Tewp no respondió, pero las palabras de Garance acababan de dar en la diana. Dejó que las manos de la francesa se deslizaran entre las suyas, la miró alejarse a cortos pasos hacia el campamento y esperó a que las tinieblas lo envolvieran antes de regresar para tenderse cerca del fuego. Aquella noche no soñó y durmió más profundamente de lo que lo había hecho durante meses. Cuando despertó, al alba, los nómadas se habían marchado… El inglés miró hacia el este, allá donde las huellas de los kazajos se desvanecían en el polvo. Pensó en Pahlavon y en su madre. Se sentía huérfano, casi celoso del joven nómada. Un sentimiento que le disgustó y que no consideró digno de él.
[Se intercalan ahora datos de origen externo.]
[src/rtl/if_stage.sv]
// Instruction-fetch stage: PC register, imem addressing, IF/ID register.
// Optional fetch/stall counters are built when IF_PERF_CNT_EN is defined.
module if_stage #(
    parameter logic [31:0] RESET_PC     = 32'h0000_0000,
    parameter logic [31:0] NOP_INSTR    = 32'h0000_0013,
    parameter logic [31:0] EBREAK_INSTR = 32'h0010_0073
) (
    input  logic        clock,
    input  logic        reset,
    input  logic        stall,
    input  logic        redirect_valid,
    input  logic [31:0] redirect_pc,
    input  logic [31:0] imem_rdata,
    output logic [31:0] imem_addr,
    output logic [31:0] PC_out,
    output logic [31:0] if_id_pc,
    output logic [31:0] if_id_instr,
    output logic        if_id_valid,
    output logic        halted,
    output logic        misalign_err
`ifdef IF_PERF_CNT_EN
    ,
    output logic [31:0] fetch_count,
    output logic [31:0] stall_count
`endif
);

    typedef enum logic {
        RUN    = 1'b0,
        HALTED = 1'b1
    } state_t;

    state_t      state_q;
    state_t      state_d;

    logic [31:0] pc_q;
    logic [31:0] pc_d;
    logic [31:0] ifid_pc_q;
    logic [31:0] ifid_pc_d;
    logic [31:0] ifid_instr_q;
    logic [31:0] ifid_instr_d;
    logic        ifid_valid_q;
    logic        ifid_valid_d;
    logic        err_q;
    logic        err_d;
    logic        is_ebreak;

    assign is_ebreak = (imem_rdata == EBREAK_INSTR);

    // FSM state register
    always_ff @(posedge clock or posedge reset) begin
        if (reset) begin
            state_q <= RUN;
        end else begin
            state_q <= state_d;
        end
    end

    // FSM next state: redirect always resumes, an unstalled EBREAK fetch halts
    always_comb begin
        state_d = state_q;
        if (redirect_valid) begin
            state_d = RUN;
        end else if (state_q == RUN && !stall && is_ebreak) begin
            state_d = HALTED;
        end
    end

    // Next PC / IF/ID values in priority redirect > halted > stall > advance
    always_comb begin
        pc_d         = pc_q;
        ifid_pc_d    = ifid_pc_q;
        ifid_instr_d = ifid_instr_q;
        ifid_valid_d = ifid_valid_q;
        err_d        = err_q;
        if (redirect_valid) begin
            pc_d         = {redirect_pc[31:2], 2'b00};
            ifid_pc_d    = 32'd0;
            ifid_instr_d = NOP_INSTR;
            ifid_valid_d = 1'b0;
            if (redirect_pc[1:0] != 2'b00) begin
                err_d = 1'b1;
            end
        end else if (state_q == HALTED) begin
            if (!stall) begin
                ifid_pc_d    = 32'd0;
                ifid_instr_d = NOP_INSTR;
                ifid_valid_d = 1'b0;
            end
        end else if (!stall) begin
            ifid_pc_d    = pc_q;
            ifid_instr_d = imem_rdata;
            ifid_valid_d = 1'b1;
            if (!is_ebreak) begin
                pc_d = pc_q + 32'd4;
            end
        end
    end

    // PC, IF/ID and sticky misalignment flag
    always_ff @(posedge clock or posedge reset) begin
        if (reset) begin
            pc_q         <= RESET_PC;
            ifid_pc_q    <= 32'd0;
            ifid_instr_q <= NOP_INSTR;
            ifid_valid_q <= 1'b0;
            err_q        <= 1'b0;
        end else begin
            pc_q         <= pc_d;
            ifid_pc_q    <= ifid_pc_d;
            ifid_instr_q <= ifid_instr_d;
            ifid_valid_q <= ifid_valid_d;
            err_q        <= err_d;
        end
    end

`ifdef IF_PERF_CNT_EN
    logic fetch_inc;
    logic stall_inc;

    assign fetch_inc = !redirect_valid && state_q == RUN && !stall;
    assign stall_inc = stall && !redirect_valid;

    // Free-running wrap-around performance counters
    always_ff @(posedge clock or posedge reset) begin
        if (reset) begin
            fetch_count <= 32'd0;
            stall_count <= 32'd0;
        end else begin
            if (fetch_inc) begin
                fetch_count <= fetch_count + 32'd1;
            end
            if (stall_inc) begin
                stall_count <= stall_count + 32'd1;
            end
        end
    end
`endif

    assign PC_out       = pc_q;
    assign imem_addr    = pc_q;
    assign if_id_pc     = ifid_pc_q;
    assign if_id_instr  = ifid_instr_q;
    assign if_id_valid  = ifid_valid_q;
    assign halted       = (state_q == HALTED);
    assign misalign_err = err_q;

endmodule
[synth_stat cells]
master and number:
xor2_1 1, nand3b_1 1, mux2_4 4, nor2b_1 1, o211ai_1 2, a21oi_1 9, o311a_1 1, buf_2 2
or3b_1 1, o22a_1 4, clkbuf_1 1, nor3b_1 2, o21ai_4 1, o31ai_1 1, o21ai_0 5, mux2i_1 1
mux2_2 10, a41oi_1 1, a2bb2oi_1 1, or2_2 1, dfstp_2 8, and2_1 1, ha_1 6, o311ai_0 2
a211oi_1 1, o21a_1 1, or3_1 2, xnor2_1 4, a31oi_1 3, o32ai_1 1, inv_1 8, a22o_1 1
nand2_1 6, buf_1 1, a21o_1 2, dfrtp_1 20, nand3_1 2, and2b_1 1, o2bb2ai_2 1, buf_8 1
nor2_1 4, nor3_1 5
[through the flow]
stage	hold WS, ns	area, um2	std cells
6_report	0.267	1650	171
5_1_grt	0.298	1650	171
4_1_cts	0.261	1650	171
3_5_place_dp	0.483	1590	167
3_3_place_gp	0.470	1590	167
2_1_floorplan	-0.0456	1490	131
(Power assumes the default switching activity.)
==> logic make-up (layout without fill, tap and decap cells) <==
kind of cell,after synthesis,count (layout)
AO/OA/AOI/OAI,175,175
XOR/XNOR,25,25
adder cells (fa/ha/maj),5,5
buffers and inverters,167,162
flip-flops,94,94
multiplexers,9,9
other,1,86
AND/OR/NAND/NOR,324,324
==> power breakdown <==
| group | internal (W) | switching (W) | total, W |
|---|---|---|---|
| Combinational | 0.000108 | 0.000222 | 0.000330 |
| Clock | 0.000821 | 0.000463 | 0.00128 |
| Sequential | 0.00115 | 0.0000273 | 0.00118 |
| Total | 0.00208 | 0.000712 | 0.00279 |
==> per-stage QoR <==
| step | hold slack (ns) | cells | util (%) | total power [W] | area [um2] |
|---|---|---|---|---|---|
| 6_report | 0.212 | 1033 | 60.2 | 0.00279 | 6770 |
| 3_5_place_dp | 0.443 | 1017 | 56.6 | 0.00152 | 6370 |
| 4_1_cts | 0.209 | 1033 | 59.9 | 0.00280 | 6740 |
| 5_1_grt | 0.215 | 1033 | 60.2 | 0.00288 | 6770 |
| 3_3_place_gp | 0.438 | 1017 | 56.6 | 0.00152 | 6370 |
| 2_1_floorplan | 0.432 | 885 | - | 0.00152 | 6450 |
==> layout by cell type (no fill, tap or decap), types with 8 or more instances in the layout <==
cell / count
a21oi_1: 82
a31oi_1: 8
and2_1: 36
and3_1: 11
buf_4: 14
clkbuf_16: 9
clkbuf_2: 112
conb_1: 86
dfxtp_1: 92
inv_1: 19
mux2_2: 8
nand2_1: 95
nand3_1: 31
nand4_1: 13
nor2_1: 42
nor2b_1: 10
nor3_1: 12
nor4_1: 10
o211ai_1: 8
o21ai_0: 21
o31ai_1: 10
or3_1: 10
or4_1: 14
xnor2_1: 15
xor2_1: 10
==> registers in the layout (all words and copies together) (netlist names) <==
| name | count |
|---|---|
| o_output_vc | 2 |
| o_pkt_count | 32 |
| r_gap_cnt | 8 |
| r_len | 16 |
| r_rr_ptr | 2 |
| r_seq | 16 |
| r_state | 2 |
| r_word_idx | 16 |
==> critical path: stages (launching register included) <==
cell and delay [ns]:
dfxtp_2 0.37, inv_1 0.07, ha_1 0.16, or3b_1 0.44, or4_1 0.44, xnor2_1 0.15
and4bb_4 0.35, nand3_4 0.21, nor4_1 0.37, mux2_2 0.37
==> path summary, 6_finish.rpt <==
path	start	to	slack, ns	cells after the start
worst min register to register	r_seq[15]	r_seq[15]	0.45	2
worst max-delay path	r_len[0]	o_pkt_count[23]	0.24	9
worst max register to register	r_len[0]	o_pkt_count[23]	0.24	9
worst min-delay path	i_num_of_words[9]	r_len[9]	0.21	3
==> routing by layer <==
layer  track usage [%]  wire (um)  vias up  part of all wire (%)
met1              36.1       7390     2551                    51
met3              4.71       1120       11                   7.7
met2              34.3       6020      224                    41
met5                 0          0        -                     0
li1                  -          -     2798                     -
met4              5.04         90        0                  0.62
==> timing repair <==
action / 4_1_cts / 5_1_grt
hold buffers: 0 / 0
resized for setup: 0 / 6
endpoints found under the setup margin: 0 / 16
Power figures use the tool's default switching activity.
[config.mk]
export PLATFORM = sky130hd
export DESIGN_NAME = mem_dcache_req
export DESIGN_NICKNAME = d
export VERILOG_FILES = /design/src/rtl/mem_dcache_req_pkg.sv /design/src/rtl/mem_dcache_req_fsm.sv /design/src/rtl/mem_dcache_req.sv
export SDC_FILE = /design/constraint.sdc
export NUM_CORES = 1
export LEC_CHECK = 0
export CAP_MARGIN = 20
export CORE_UTILIZATION = 40
export CTS_BUF_LIST = sky130_fd_sc_hd__clkbuf_4
export CTS_CLUSTER_DIAMETER = 50
export DETAILED_ROUTE_END_ITERATION = 6
export PLACE_DENSITY = 0.79
export SYNTH_ARGS = -nofsm -noshare
export SYNTH_HDL_FRONTEND = slang
export SYNTH_HIERARCHICAL = 1
export SYNTH_SLANG_ARGS = --single-unit
[constraint.sdc]
create_clock -name clk -period 3.1 [get_ports clk]
set_input_delay 0.465 -clock clk [delete_from_list [all_inputs] [get_ports clk]]
set_output_delay 0.465 -clock clk [all_outputs]
set_load 0.005 [all_outputs]
--- src/rtl/overlay_pkg.sv ---
// Shared types for the overlay RAM arbiter: load sequencer states and default sizing.
package overlay_pkg;

    typedef enum logic [1:0] {
        ST_IDLE    = 2'd0,
        ST_LOADING = 2'd1,
        ST_FLUSH   = 2'd2,
        ST_READY   = 2'd3
    } ovl_state_t;

    localparam int OVL_FIFO_DEPTH = 4;

endpackage

--- src/rtl/overlay_wr_fifo.sv ---
// Synchronous {addr,data} FIFO for download writes; push and pop may coincide.
// The caller only pushes when there is room (or a pop frees one) and only pops when non-empty.
module overlay_wr_fifo #(
    parameter int ADDR_W = 14,
    parameter int DATA_W = 8,
    parameter int DEPTH  = 4
) (
    input  logic                       clk,
    input  logic                       rst_n,
    input  logic                       push,
    input  logic [ADDR_W-1:0]          push_addr,
    input  logic [DATA_W-1:0]          push_data,
    input  logic                       pop,
    output logic [ADDR_W-1:0]          head_addr,
    output logic [DATA_W-1:0]          head_data,
    output logic [$clog2(DEPTH):0]     count,
    output logic                       full,
    output logic                       empty
);

    localparam int PTR_W = $clog2(DEPTH);
    localparam int CNT_W = PTR_W + 1;

    logic [ADDR_W+DATA_W-1:0] mem [DEPTH];
    logic [PTR_W-1:0]         wr_ptr;
    logic [PTR_W-1:0]         rd_ptr;

    always_ff @(posedge clk) begin
        if (push) begin
            mem[wr_ptr] <= {push_addr, push_data};
        end
    end

    // Pointers wrap naturally because DEPTH is a power of two.
    always_ff @(posedge clk) begin
        if (!rst_n) begin
            wr_ptr <= '0;
            rd_ptr <= '0;
            count  <= '0;
        end else begin
            if (push) wr_ptr <= wr_ptr + PTR_W'(1);
            if (pop)  rd_ptr <= rd_ptr + PTR_W'(1);
            case ({push, pop})
                2'b10:   count <= count + CNT_W'(1);
                2'b01:   count <= count - CNT_W'(1);
                default: count <= count;
            endcase
        end
    end

    assign {head_addr, head_data} = mem[rd_ptr];
    assign full  = (count == CNT_W'(DEPTH));
    assign empty = (count == '0);

endmodule
File: config.mk
export PLATFORM = sky130hd
export DESIGN_NAME = mio_data_bridge
export DESIGN_NICKNAME = d
export VERILOG_FILES = /design/src/rtl/mio_pkg.sv /design/src/rtl/mio_periph_regs.sv /design/src/rtl/mio_data_bridge.sv
export SDC_FILE = /design/constraint.sdc
export NUM_CORES = 1
export LEC_CHECK = 0
export ABC_CLOCK_PERIOD_IN_PS = 2900
export CAP_MARGIN = 20
export CELL_PAD_IN_SITES_DETAIL_PLACEMENT = 0
export CELL_PAD_IN_SITES_GLOBAL_PLACEMENT = 2
export CORE_AREA = 2 2 168 170
export DETAILED_ROUTE_END_ITERATION = 8
export DIE_AREA = 0 0 170 172
export GPL_ROUTABILITY_DRIVEN = 0
export PLACE_DENSITY = 0.87
export SLEW_MARGIN = 5
export SYNTH_ARGS = -nofsm -noshare
export SYNTH_HDL_FRONTEND = slang
export SYNTH_SLANG_ARGS = --single-unit
File: constraint.sdc
create_clock -name clk -period 2.9 [get_ports clk]
set_input_delay 0.29 -clock clk [delete_from_list [all_inputs] [get_ports clk]]
set_output_delay 0.29 -clock clk [all_outputs]
set_load 0.02 [all_outputs]
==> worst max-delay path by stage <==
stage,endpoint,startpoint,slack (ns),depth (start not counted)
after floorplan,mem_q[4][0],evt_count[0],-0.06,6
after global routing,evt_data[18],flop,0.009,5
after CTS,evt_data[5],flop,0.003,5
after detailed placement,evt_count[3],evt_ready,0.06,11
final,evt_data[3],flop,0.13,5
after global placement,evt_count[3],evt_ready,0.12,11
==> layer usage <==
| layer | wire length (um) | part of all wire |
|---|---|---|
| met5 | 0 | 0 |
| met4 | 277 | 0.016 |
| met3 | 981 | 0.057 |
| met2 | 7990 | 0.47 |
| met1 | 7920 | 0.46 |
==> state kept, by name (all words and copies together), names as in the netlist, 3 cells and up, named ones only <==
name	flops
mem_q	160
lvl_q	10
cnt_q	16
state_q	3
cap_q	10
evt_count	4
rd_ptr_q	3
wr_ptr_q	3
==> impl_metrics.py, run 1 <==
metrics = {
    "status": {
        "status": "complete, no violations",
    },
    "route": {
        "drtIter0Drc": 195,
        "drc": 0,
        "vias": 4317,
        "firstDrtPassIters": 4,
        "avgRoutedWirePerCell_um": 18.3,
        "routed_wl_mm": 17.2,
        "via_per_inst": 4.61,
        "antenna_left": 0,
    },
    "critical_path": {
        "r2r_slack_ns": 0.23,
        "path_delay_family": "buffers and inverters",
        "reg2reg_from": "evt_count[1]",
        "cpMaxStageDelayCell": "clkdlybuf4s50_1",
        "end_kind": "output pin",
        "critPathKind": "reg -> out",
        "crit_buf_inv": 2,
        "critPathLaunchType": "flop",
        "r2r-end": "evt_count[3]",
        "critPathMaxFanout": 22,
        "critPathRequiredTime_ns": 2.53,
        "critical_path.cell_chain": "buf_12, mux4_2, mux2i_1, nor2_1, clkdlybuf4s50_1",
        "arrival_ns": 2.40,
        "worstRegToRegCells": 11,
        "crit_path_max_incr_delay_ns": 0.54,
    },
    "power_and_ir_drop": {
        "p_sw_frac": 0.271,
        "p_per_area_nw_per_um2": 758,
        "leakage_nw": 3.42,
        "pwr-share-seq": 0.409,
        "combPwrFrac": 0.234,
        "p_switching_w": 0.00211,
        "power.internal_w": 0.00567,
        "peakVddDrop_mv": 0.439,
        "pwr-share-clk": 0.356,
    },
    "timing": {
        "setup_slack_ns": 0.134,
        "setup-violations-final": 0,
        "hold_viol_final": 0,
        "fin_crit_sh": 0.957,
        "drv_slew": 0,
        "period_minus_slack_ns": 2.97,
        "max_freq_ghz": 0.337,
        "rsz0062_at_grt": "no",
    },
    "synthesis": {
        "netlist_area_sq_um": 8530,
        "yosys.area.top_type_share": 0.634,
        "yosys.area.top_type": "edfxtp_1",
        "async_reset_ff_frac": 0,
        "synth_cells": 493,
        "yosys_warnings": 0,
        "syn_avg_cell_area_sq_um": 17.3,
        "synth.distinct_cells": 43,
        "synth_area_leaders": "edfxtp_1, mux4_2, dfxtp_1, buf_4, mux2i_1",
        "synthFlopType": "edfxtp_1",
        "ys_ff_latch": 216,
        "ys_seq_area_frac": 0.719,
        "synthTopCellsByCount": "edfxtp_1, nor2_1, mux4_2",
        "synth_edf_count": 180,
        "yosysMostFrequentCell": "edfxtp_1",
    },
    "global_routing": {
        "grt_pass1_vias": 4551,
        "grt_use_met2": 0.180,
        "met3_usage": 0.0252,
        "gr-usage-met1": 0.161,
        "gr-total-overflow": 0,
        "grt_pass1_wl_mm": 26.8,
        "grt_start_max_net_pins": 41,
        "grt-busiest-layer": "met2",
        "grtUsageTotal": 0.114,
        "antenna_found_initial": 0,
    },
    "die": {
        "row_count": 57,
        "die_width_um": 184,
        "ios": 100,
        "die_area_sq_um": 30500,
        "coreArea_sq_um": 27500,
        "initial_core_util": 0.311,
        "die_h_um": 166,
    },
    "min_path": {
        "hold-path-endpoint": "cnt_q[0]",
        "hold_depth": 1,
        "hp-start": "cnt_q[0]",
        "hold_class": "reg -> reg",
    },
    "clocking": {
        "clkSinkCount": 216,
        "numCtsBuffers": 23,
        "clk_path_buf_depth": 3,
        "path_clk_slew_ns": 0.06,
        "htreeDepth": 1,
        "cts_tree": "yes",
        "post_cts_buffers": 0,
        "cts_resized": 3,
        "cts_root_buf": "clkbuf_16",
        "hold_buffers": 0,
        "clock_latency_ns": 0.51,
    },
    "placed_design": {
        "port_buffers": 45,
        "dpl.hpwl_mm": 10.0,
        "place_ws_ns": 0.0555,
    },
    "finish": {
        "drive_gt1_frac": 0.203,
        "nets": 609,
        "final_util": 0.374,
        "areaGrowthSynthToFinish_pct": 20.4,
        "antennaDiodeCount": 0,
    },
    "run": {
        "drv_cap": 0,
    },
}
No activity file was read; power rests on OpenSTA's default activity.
Con el corazón oprimido, salió de debajo de la manta y se acuclilló cerca del fuego para reavivar las brasas. Monti y Lemona seguían dormidos. Acostado también, con los ojos cerrados, el viejo Nuwas resoplaba como un buey.

– Si le queda un poco de té, estaría encantada de tomarlo -dijo Garance de Réault.

Tewp se sobresaltó y giró la cabeza, incrédulo. Sin embargo, allí estaba ella, frágil en su vestido arrugado y blanqueado a causa del polvo.

– ¿Así que no se ha ido?

– Siempre tan observador, coronel -bromeó la francesa al tiempo que se acercaba a la hoguera-. En el último instante me he dicho que era una cobardía por mi parte abandonarles para irme a mi cementerio de elefantes. Además, creo que sé cómo podemos volver a la carga…

De forma instintiva, David Tewp buscó su Webley en la cadera. Los soviéticos no se la habían devuelto y echaba de menos la pesada arma. En el aeropuerto de Bender-Sha decidió desembarazarse de la vieja funda, ahora vacía, que colgaba de su costado, aquel estuche reglamentario que había recibido once años antes, cuando sólo era un teniente de poca monta agregado al servicio del MI6 en Calcuta.

– ¿Qué hacemos ahora? ¿De verdad vamos a poner en práctica el plan de esa vieja chalada?